→ TRY IT: Your answer should be every line of the entries that has the string "codes" in it.

→ AVAILABLE DATA:
**config.mk**
```make
export PLATFORM = sky130hd
export DESIGN_NAME = accel_mode_trigger_control
export DESIGN_NICKNAME = d
export VERILOG_FILES = /design/src/amt_pkg.sv /design/src/amt_counted_burst_mode_edge.sv /design/src/amt_sample_buf.sv /design/src/accel_mode_trigger_control.sv
export SDC_FILE = /design/constraint.sdc
export NUM_CORES = 1
export LEC_CHECK = 0
export BUFFER_PORTS_ARGS = -buffer_cell sky130_fd_sc_hd__buf_2
export CORE_MARGIN = 3
export CORE_UTILIZATION = 40
export CTS_CLUSTER_SIZE = 24
export DETAILED_ROUTE_END_ITERATION = 16
export SLEW_MARGIN = 25
export SYNTH_ARGS = -nofsm -noshare
export SYNTH_HDL_FRONTEND = slang
export SYNTH_HIERARCHICAL = 1
export SYNTH_SLANG_ARGS = --single-unit
```
**constraint.sdc**
```tcl
create_clock -name clock -period 7.47 [get_ports clock]
set_clock_uncertainty 0.1 [all_clocks]
set_input_delay 1.1205 -clock clock [delete_from_list [all_inputs] [get_ports clock]]
set_output_delay 1.1205 -clock clock [all_outputs]
set_load 0.02 [all_outputs]
```
**src/amt_pkg.sv**
```systemverilog
package amt_pkg;

    // register map
    localparam logic [7:0] ADDR_FEATURE_TWO = 8'h0e;
    localparam logic [7:0] ADDR_INIT_KEY = 8'h0f;
    localparam logic [7:0] ADDR_MODE_CTRL = 8'h10;

    // feature_control_two fields
    localparam int FEAT_STREAM_BIT = 5;
    localparam int FEAT_EDGE_SEL_BIT = 6;
    localparam int FEAT_COUNTED_BURST_MODE_EN_BIT = 7;
    localparam logic [7:0] FEAT_RESET = 8'h00;

    // init_key codes
    localparam logic [7:0] INIT_WRITE_KEY = 8'h42;
    localparam logic [7:0] INIT_RD_STARTING = 8'h45;
    localparam logic [7:0] INIT_RD_READY = 8'h40;
    localparam logic [7:0] INIT_RD_DONE = 8'h43;

    // operating_mode_control fields
    localparam logic [7:0] MODE_CTRL_RESET = 8'h00;
    localparam logic [2:0] MODE_SLEEP = 3'h0;
    localparam logic [2:0] MODE_STANDBY = 3'h1;
    localparam logic [2:0] MODE_WATCH = 3'h2;
    localparam logic [2:0] MODE_CONT = 3'h5;
    localparam logic [2:0] MODE_WATCH_PLUS = 3'h6;
    localparam logic [2:0] MODE_BURST = 3'h7;
    localparam logic [7:0] BURST_ENDLESS = 8'hff;

    // timing
    localparam int CLOCK_HZ = 10_000_000;
    localparam int STATUS_LAG_MS = 2;
    localparam int STATUS_LAG_CYC = STATUS_LAG_MS * (CLOCK_HZ / 1000);
    localparam int STARTUP_US = 100;
    localparam int STARTUP_CYC = STARTUP_US * (CLOCK_HZ / 1_000_000);
    localparam int HEARTBEAT_DIV = 10;
    localparam int MODE_APPLY_BEATS = 2;
    localparam int BUF_DEPTH = 32;

    typedef struct packed {
        logic one_shot_command;
        logic third_axis_off;
        logic second_axis_off;
        logic first_axis_off;
        logic unused_bit;
        logic [2:0] mode_select_field;
    } amt_mode_ctrl_t;

    typedef struct packed {
        logic outside_trigger_enable;
        logic outside_trigger_edge_select;
        logic stream_enable;
        logic [4:0] other_bits;
    } amt_feature_t;

    typedef enum logic [5:0] {
        ST_SLEEP = 6'h01,
        ST_STANDBY = 6'h02,
        ST_WATCH = 6'h04,
        ST_CONT = 6'h08,
        ST_WATCH_PLUS = 6'h10,
        ST_BURST = 6'h20
    } amt_state_t;

    typedef struct packed {
        logic sniff_on;
        logic sampling_on;
        logic buffer_on;
        logic clocks_on;
        logic power_down;
    } amt_power_t;

endpackage : amt_pkg

```
**src/amt_counted_burst_mode_edge.sv**
```systemverilog
`timescale 1ns/100ps
module amt_counted_burst_mode_edge (
    input wire logic clock,
    input wire logic rst,
    input wire logic pin_in,
    input wire logic enable,
    input wire logic edge_select,
    output logic counted_burst_mode_pulse
);
    logic sync1_r;
    logic sync2_r;
    logic last_r;

    always_ff @(posedge clock or posedge rst) begin
        if (rst) begin
            sync1_r <= 1'b1;
            sync2_r <= 1'b1;
        end else begin
            sync1_r <= pin_in;
            sync2_r <= sync1_r;
        end
    end

    always_ff @(posedge clock or posedge rst) begin
        if (rst) begin
            last_r <= 1'b1;
        end else begin
            last_r <= sync2_r;
        end
    end

    // 0 falling, 1 rising
    always_ff @(posedge clock or posedge rst) begin
        if (rst) begin
            counted_burst_mode_pulse <= 1'b0;
        end else begin
            counted_burst_mode_pulse <= enable & (edge_select ? (sync2_r & ~last_r) : (~sync2_r & last_r));
        end
    end
endmodule : amt_counted_burst_mode_edge

```
**src/amt_sample_buf.sv**
```systemverilog
`timescale 1ns/100ps
module amt_sample_buf #(
    parameter int DEPTH = amt_pkg::BUF_DEPTH
) (
    input wire logic clock,
    input wire logic rst,
    input wire logic buf_enable,
    input wire logic stream_enable,
    input wire logic push,
    input wire logic pop,
    output logic [$clog2(DEPTH+1)-1:0] level,
    output logic full,
    output logic dropped,
    output logic refused
);
    localparam logic [$clog2(DEPTH+1)-1:0] LVL_MAX = ($clog2(DEPTH+1))'(DEPTH);
    logic do_pop;
    logic is_full;

    assign is_full = (level == LVL_MAX);
    assign do_pop = pop & (level != '0);

    // occupancy only; sample storage lives in the datapath
    always_ff @(posedge clock or posedge rst) begin
        if (rst) begin
            level <= '0;
        end else if (!buf_enable) begin
            level <= '0;
        end else if (push & ~is_full & ~do_pop) begin
            level <= level + 1'b1;
        end else if (do_pop & ~push) begin
            level <= level - 1'b1;
        end
    end

    always_ff @(posedge clock or posedge rst) begin
        if (rst) begin
            full <= 1'b0;
            dropped <= 1'b0;
            refused <= 1'b0;
        end else begin
            full <= buf_enable & (level == LVL_MAX) & ~(do_pop & ~push);
            dropped <= buf_enable & push & is_full & ~do_pop & stream_enable;
            refused <= buf_enable & push & is_full & ~do_pop & ~stream_enable;
        end
    end
endmodule : amt_sample_buf

```
**src/accel_mode_trigger_control.sv**
```systemverilog
`timescale 1ns/100ps
// How it works
// - stream on and buffer full: oldest sample dropped so newest is kept
// - stream off, the reset default: full buffer refuses new samples
// - stream bit matters only while the buffer enable is one
// - stream behaviour is the same for every host interface
// - edge select zero picks falling edges, one picks rising edges
// - trigger enable turns the interrupt pin into a trigger input
// - init reads 0x45 starting, 0x40 ready, 0x43 after key written
// - written mode change completes on the second heartbeat edge after the write
// - reported mode lags the live mode by 2 ms
// - hardware may set or clear the mode field on its own
// - mode control register is write-only, resets to zero
// - code 000 is deep sleep: clocks stopped, partly powered down
// - code 001 is standby: clocks run, no sampling
// - code 010 watches activity only, then jumps to continuous sampling
// - code 101 samples continuously with activity watch off
// - code 110 runs activity watch, sampling and buffer together
// - code 111 takes a counted burst or runs endless, then sleeps
// - one-shot starts from standby only; 255 endless, else back to standby
// - each axis off bit turns its axis off when one
module accel_mode_trigger_control #(
    parameter int STATUS_LAG = amt_pkg::STATUS_LAG_CYC,
    parameter int STARTUP = amt_pkg::STARTUP_CYC,
    parameter int HB_DIV = amt_pkg::HEARTBEAT_DIV,
    parameter int DEPTH = amt_pkg::BUF_DEPTH
) (
    input wire logic clock,
    input wire logic rst,
    input wire logic reg_wr,
    input wire logic reg_rd,
    input wire logic [7:0] reg_addr,
    input wire logic [7:0] reg_wdata,
    output logic [7:0] reg_rdata,
    output logic reg_rvalid,

    input wire logic buf_enable,
    input wire logic buf_pop,
    input wire logic [7:0] burst_sample_count,
    input wire logic sample_tick,
    input wire logic activity_seen,

    input wire logic irq_request,
    input wire logic irq_out_pin_in,
    output logic irq_out_pin_out,
    output logic irq_out_pin_oe,

    output logic sample_take,
    output logic [2:0] axis_on,
    output amt_pkg::amt_power_t power,
    output logic [2:0] status_mode,

    output logic [$clog2(DEPTH+1)-1:0] buf_level,
    output logic buf_full,
    output logic buf_dropped,
    output logic buf_refused
);
    localparam int HBW = $clog2(HB_DIV + 1);
    localparam int LAGW = $clog2(STATUS_LAG + 1);
    localparam int STW = $clog2(STARTUP + 1);

    amt_pkg::amt_feature_t feat_r;
    amt_pkg::amt_mode_ctrl_t mctl_r;

    amt_pkg::amt_state_t state_r;
    amt_pkg::amt_state_t state_nxt;

    logic [STW-1:0] start_cnt_r;
    logic starting_r;
    logic key_done_r;

    logic [HBW-1:0] hb_cnt_r;
    logic hb_tick;
    logic [1:0] beats_r;
    logic pend_r;

    logic [LAGW-1:0] lag_cnt_r;
    logic [2:0] lag_code_r;

    logic [7:0] burst_left_r;
    logic burst_endless_r;
    logic burst_from_cmd_r;

    logic counted_burst_mode_pulse;
    logic take;
    logic wr_mode;
    logic wr_feat;
    logic cmd_ok;

    function automatic amt_pkg::amt_state_t code_to_state(input logic [2:0] code);
        unique case (code)
            amt_pkg::MODE_SLEEP: code_to_state = amt_pkg::ST_SLEEP;
            amt_pkg::MODE_WATCH: code_to_state = amt_pkg::ST_WATCH;
            amt_pkg::MODE_CONT: code_to_state = amt_pkg::ST_CONT;
            amt_pkg::MODE_WATCH_PLUS: code_to_state = amt_pkg::ST_WATCH_PLUS;
            amt_pkg::MODE_BURST: code_to_state = amt_pkg::ST_BURST;
            // reserved codes park in standby
            default: code_to_state = amt_pkg::ST_STANDBY;
        endcase
    endfunction : code_to_state

    function automatic logic [2:0] state_to_code(input amt_pkg::amt_state_t st);
        unique case (st)
            amt_pkg::ST_SLEEP: state_to_code = amt_pkg::MODE_SLEEP;
            amt_pkg::ST_STANDBY: state_to_code = amt_pkg::MODE_STANDBY;
            amt_pkg::ST_WATCH: state_to_code = amt_pkg::MODE_WATCH;
            amt_pkg::ST_CONT: state_to_code = amt_pkg::MODE_CONT;
            amt_pkg::ST_WATCH_PLUS: state_to_code = amt_pkg::MODE_WATCH_PLUS;
            amt_pkg::ST_BURST: state_to_code = amt_pkg::MODE_BURST;
            default: state_to_code = amt_pkg::MODE_SLEEP;
        endcase
    endfunction : state_to_code

    assign wr_mode = reg_wr & (reg_addr == amt_pkg::ADDR_MODE_CTRL);
    assign wr_feat = reg_wr & (reg_addr == amt_pkg::ADDR_FEATURE_TWO);
    assign cmd_ok = wr_mode & reg_wdata[7] & (state_r == amt_pkg::ST_STANDBY);

    // feature register; the host link type plays no part here
    always_ff @(posedge clock or posedge rst) begin
        if (rst) begin
            feat_r <= amt_pkg::FEAT_RESET;
        end else if (wr_feat) begin
            feat_r <= reg_wdata;
        end
    end

    // start-up sequence and init key
    always_ff @(posedge clock or posedge rst) begin
        if (rst) begin
            start_cnt_r <= '0;
            starting_r <= 1'b1;
        end else if (starting_r) begin
            start_cnt_r <= start_cnt_r + 1'b1;
            starting_r <= (start_cnt_r != STW'(STARTUP - 1));
        end
    end

    always_ff @(posedge clock or posedge rst) begin
        if (rst) begin
            key_done_r <= 1'b0;
        end else if (reg_wr & (reg_addr == amt_pkg::ADDR_INIT_KEY) &
                     (reg_wdata == amt_pkg::INIT_WRITE_KEY)) begin
            key_done_r <= 1'b1;
        end
    end

    // read port; mode control reads as zero since it is write-only
    always_ff @(posedge clock or posedge rst) begin
        if (rst) begin
            reg_rdata <= 8'h00;
            reg_rvalid <= 1'b0;
        end else begin
            reg_rvalid <= reg_rd;
            if (reg_rd) begin
                unique case (reg_addr)
                    amt_pkg::ADDR_FEATURE_TWO: reg_rdata <= feat_r;
                    amt_pkg::ADDR_INIT_KEY: reg_rdata <= key_done_r ? amt_pkg::INIT_RD_DONE :
                        (starting_r ? amt_pkg::INIT_RD_STARTING : amt_pkg::INIT_RD_READY);
                    default: reg_rdata <= 8'h00;
                endcase
            end
        end
    end

    // heartbeat divider
    assign hb_tick = (hb_cnt_r == HBW'(HB_DIV - 1));
    always_ff @(posedge clock or posedge rst) begin
        if (rst) begin
            hb_cnt_r <= '0;
        end else begin
            hb_cnt_r <= hb_tick ? '0 : hb_cnt_r + 1'b1;
        end
    end

    // mode applied on second heartbeat after write
    always_ff @(posedge clock or posedge rst) begin
        if (rst) begin
            pend_r <= 1'b0;
            beats_r <= '0;
        end else if (wr_mode & ~reg_wdata[7]) begin
            pend_r <= 1'b1;
            beats_r <= '0;
        end else if (pend_r & hb_tick) begin
            beats_r <= beats_r + 1'b1;
            pend_r <= (beats_r != 2'(amt_pkg::MODE_APPLY_BEATS - 1));
        end
    end

    // mode control register with hardware override of the field
    always_ff @(posedge clock or posedge rst) begin
        if (rst) begin
            mctl_r <= amt_pkg::MODE_CTRL_RESET;
        end else if (wr_mode) begin
            mctl_r <= reg_wdata;
            if (reg_wdata[7]) begin
                mctl_r.mode_select_field <= cmd_ok ? amt_pkg::MODE_BURST :
                    mctl_r.mode_select_field;
            end
        end else if (state_nxt != state_r) begin
            mctl_r.mode_select_field <= state_to_code(state_nxt);
        end
    end

    always_comb begin
        state_nxt = state_r;
        if (pend_r & hb_tick & (beats_r == 2'(amt_pkg::MODE_APPLY_BEATS - 1))) begin
            state_nxt = code_to_state(mctl_r.mode_select_field);
        end else if (cmd_ok) begin
            state_nxt = amt_pkg::ST_BURST;
        end else begin
            unique case (state_r)
                amt_pkg::ST_WATCH: begin
                    if (activity_seen) begin
                        state_nxt = amt_pkg::ST_CONT;
                    end
                end
                amt_pkg::ST_BURST: begin
                    if (take & ~burst_endless_r & (burst_left_r == 8'h01)) begin
                        state_nxt = burst_from_cmd_r ? amt_pkg::ST_STANDBY :
                            amt_pkg::ST_SLEEP;
                    end
                end
                default: state_nxt = state_r;
            endcase
        end
    end

    always_ff @(posedge clock or posedge rst) begin
        if (rst) begin
            state_r <= amt_pkg::ST_SLEEP;
        end else begin
            state_r <= state_nxt;
        end
    end

    // burst counter, loaded on entry to the counted mode
    always_ff @(posedge clock or posedge rst) begin
        if (rst) begin
            burst_left_r <= 8'h00;
            burst_endless_r <= 1'b0;
            burst_from_cmd_r <= 1'b0;
        end else if (state_nxt == amt_pkg::ST_BURST && state_r != amt_pkg::ST_BURST) begin
            burst_left_r <= burst_sample_count;
            burst_endless_r <= (burst_sample_count == amt_pkg::BURST_ENDLESS);
            burst_from_cmd_r <= cmd_ok;
        end else if (take & (state_r == amt_pkg::ST_BURST) & (burst_left_r != 8'h00)) begin
            burst_left_r <= burst_left_r - 1'b1;
        end
    end

    // pin turns into a trigger input; no drive while enabled
    amt_counted_burst_mode_edge u_edge (
        .clock(clock),
        .rst(rst),
        .pin_in(irq_out_pin_in),
        .enable(feat_r.outside_trigger_enable),
        .edge_select(feat_r.outside_trigger_edge_select),
        .counted_burst_mode_pulse(counted_burst_mode_pulse)
    );

    always_ff @(posedge clock or posedge rst) begin
        if (rst) begin
            irq_out_pin_out <= 1'b1;
            irq_out_pin_oe <= 1'b0;
        end else begin
            // open drain, active low request
            irq_out_pin_out <= 1'b0;
            irq_out_pin_oe <= irq_request & ~feat_r.outside_trigger_enable;
        end
    end

    // outside trigger paces counted mode
    always_comb begin
        unique case (state_r)
            amt_pkg::ST_CONT, amt_pkg::ST_WATCH_PLUS: take = sample_tick;
            amt_pkg::ST_BURST: take = feat_r.outside_trigger_enable ? counted_burst_mode_pulse : sample_tick;
            default: take = 1'b0;
        endcase
    end

    always_ff @(posedge clock or posedge rst) begin
        if (rst) begin
            sample_take <= 1'b0;
            axis_on <= 3'h0;
            power <= '0;
        end else begin
            sample_take <= take;
            axis_on <= ~{mctl_r.third_axis_off, mctl_r.second_axis_off,
                         mctl_r.first_axis_off};
            power.sniff_on <= (state_r == amt_pkg::ST_WATCH) |
                              (state_r == amt_pkg::ST_WATCH_PLUS);
            power.sampling_on <= (state_r == amt_pkg::ST_CONT) |
                                 (state_r == amt_pkg::ST_WATCH_PLUS) |
                                 (state_r == amt_pkg::ST_BURST);
            power.buffer_on <= buf_enable & (state_r != amt_pkg::ST_WATCH);
            power.clocks_on <= (state_r != amt_pkg::ST_SLEEP);
            power.power_down <= (state_r == amt_pkg::ST_SLEEP);
        end
    end

    // reported mode lags the live mode
    always_ff @(posedge clock or posedge rst) begin
        if (rst) begin
            lag_cnt_r <= '0;
            lag_code_r <= amt_pkg::MODE_SLEEP;
            status_mode <= amt_pkg::MODE_SLEEP;
        end else if (state_to_code(state_r) != lag_code_r) begin
            lag_code_r <= state_to_code(state_r);
            lag_cnt_r <= '0;
        end else if (status_mode != lag_code_r) begin
            if (lag_cnt_r == LAGW'(STATUS_LAG - 1)) begin
                status_mode <= lag_code_r;
            end else begin
                lag_cnt_r <= lag_cnt_r + 1'b1;
            end
        end
    end

    amt_sample_buf #(
        .DEPTH(DEPTH)
    ) u_buf (
        .clock(clock),
        .rst(rst),
        .buf_enable(buf_enable & power.buffer_on),
        .stream_enable(feat_r.stream_enable),
        .push(sample_take),
        .pop(buf_pop),
        .level(buf_level),
        .full(buf_full),
        .dropped(buf_dropped),
        .refused(buf_refused)
    );
endmodule : accel_mode_trigger_control

```
==> metrics.txt <==
RSZ-0062 raised after global routing false; flops & latches, synth 103; max incr delay on CP 0.57 ns; peak supply drop 0.130 mV; CTS sink count 103; sequential area share after synthesis 47.9%; Max Freq 0.294 GHz; # DRC 0; deepest clock path buffer count 2; GR met2 Demand/Resource 27.4%; antenna violations before repair 0; DRT Wirelength 11.9 mm; WL per Instance 15.8 um; total CTS buffers 9; Rel. slew slack 47.3%; routability congestion estimate 0.941; Period minus WS final 3.40 ns; ANT cells 0; worst slew pin tran 0.790 ns; first-pass GRT wire length 19.9 mm; CTS tree done; vias 4068; Root Driver clkbuf_16; post-route cell area 6150 um2; Slowest-stage cell, CP and4_1; Worst EP required 7.60 ns; Inst Count DP 737; core region area 12900 um2; hold_buf cts 0; Pwr per Cell Area 271 nW/um2; HPWL Detailed 8.91 mm; final hold vios 0; clock-pin transition on the worst setup and hold timing paths 0.07 ns; max cap viols 0; # setup viols final 0; Final Cycle Share 45.5%; Post-DP Area 5850 um2; M1 GR Usage 22.6%; GRT Util Overall 16.9%; most frequent cells in the layout 97 x dfrtp_1, 65 x buf_2, 39 x nor2_1; GR peak layer met2; worst path arrival time 3.53 ns; Hold Crit Class reg -> reg; DR iter-0 viols 272; Post-CTS Setup Bufs 0; CP endpoint kind register; number of global-route vias before repair 4054; Cell Rows 41; input/output buffers 65; largest net degree at the start of global routing 65; critical path, cell by cell buf_2, nor4_2, and4_1, a31oi_1, and2_1, nor2_2, nand3_2, mux2_1; DRT Pass-1 Iters 4; total global routing overflow 0; fin nets 620; synthesized cell area 5390 um2; setup TNS 0 ns; DIE HEIGHT 122 um; Die ar. 14900 um2; CP Class in -> reg; top-area cell type share of the netlist area 45.0%; Crit Path Max Fanout 17; static leakage 2.83 nW; startpoint class of the critical path input port; ANT nets after route 0; GR Layer Usage met3 3.44%; Slew Limit Fails 0; post-route insts no fill 752; syn avg cell area 10.4 um2; share of cells above drive strength 1 21.7%; Initial Util 41.9%; Synth Net Count 564; status finished, final reports clean; Die Wd 122 um; Most used DFF post-synth dfrtp_1; P&R area growth vs syn 14.0%; Vias per Instance 5.41; CTS resizes 0; synth warn 6; Clock Latency Late Sink 0.35 ns; Syn Inst Count 520; I/O Pins 66; area leader, netlist dfrtp_1; H-tree levels 3; EDFF count, synth 0; asr flop ratio synth 100%; commonest non-fill, non-tap cell in the layout dfrtp_1; Area contributors post-synth dfrtp_1 45%, mux2_2 4.4%, xnor2_1 4.1%; Synth cell types 74
-- registers in the layout, indices dropped and copies added, names as in the netlist, 2 cells and up --
name,cells
beats_r,2
power,5
mctl_r,6
lag_cnt_r,15
u_buf/level,6
start_cnt_r,10
reg_rdata,8
burst_left_r,8
hb_cnt_r,4
state_r,6
status_mode,3
axis_on,3
lag_code_r,3
feat_r,8
-- report_power, final --
part           switching (mW)  internal [mW]  leakage, nW
combinational           0.275          0.199         1.33
sequential             0.0880          0.620         1.35
clock                   0.218          0.264        0.145
total                   0.581           1.08         2.83
-- metal layers --
layer	vias up	part of all wire (%)	wire [um]
li1	1977	-	-
met1	1969	46	5410
met2	107	47	5620
met3	15	5.3	630
met4	0	1.8	216
met5	-	0	0
-- metrics by stage --
stage / hold slack, ns / total power [mW] / worst slack (ns) / utilization (%)
final: 0.265 / 1.66 / 4.07 / 47.7
after global routing: 0.277 / 1.77 / 3.90 / 47.7
after CTS: 0.267 / 1.68 / 4.10 / 47.7
after detailed placement: 0.249 / 1.19 / 3.71 / 45.4
after global placement: 0.249 / 1.18 / 3.79 / 45.4
after floorplan: 0.245 / 1.07 / 3.92 / -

→ WRITTEN SOLUTION:
    // init_key codes
            // reserved codes park in standby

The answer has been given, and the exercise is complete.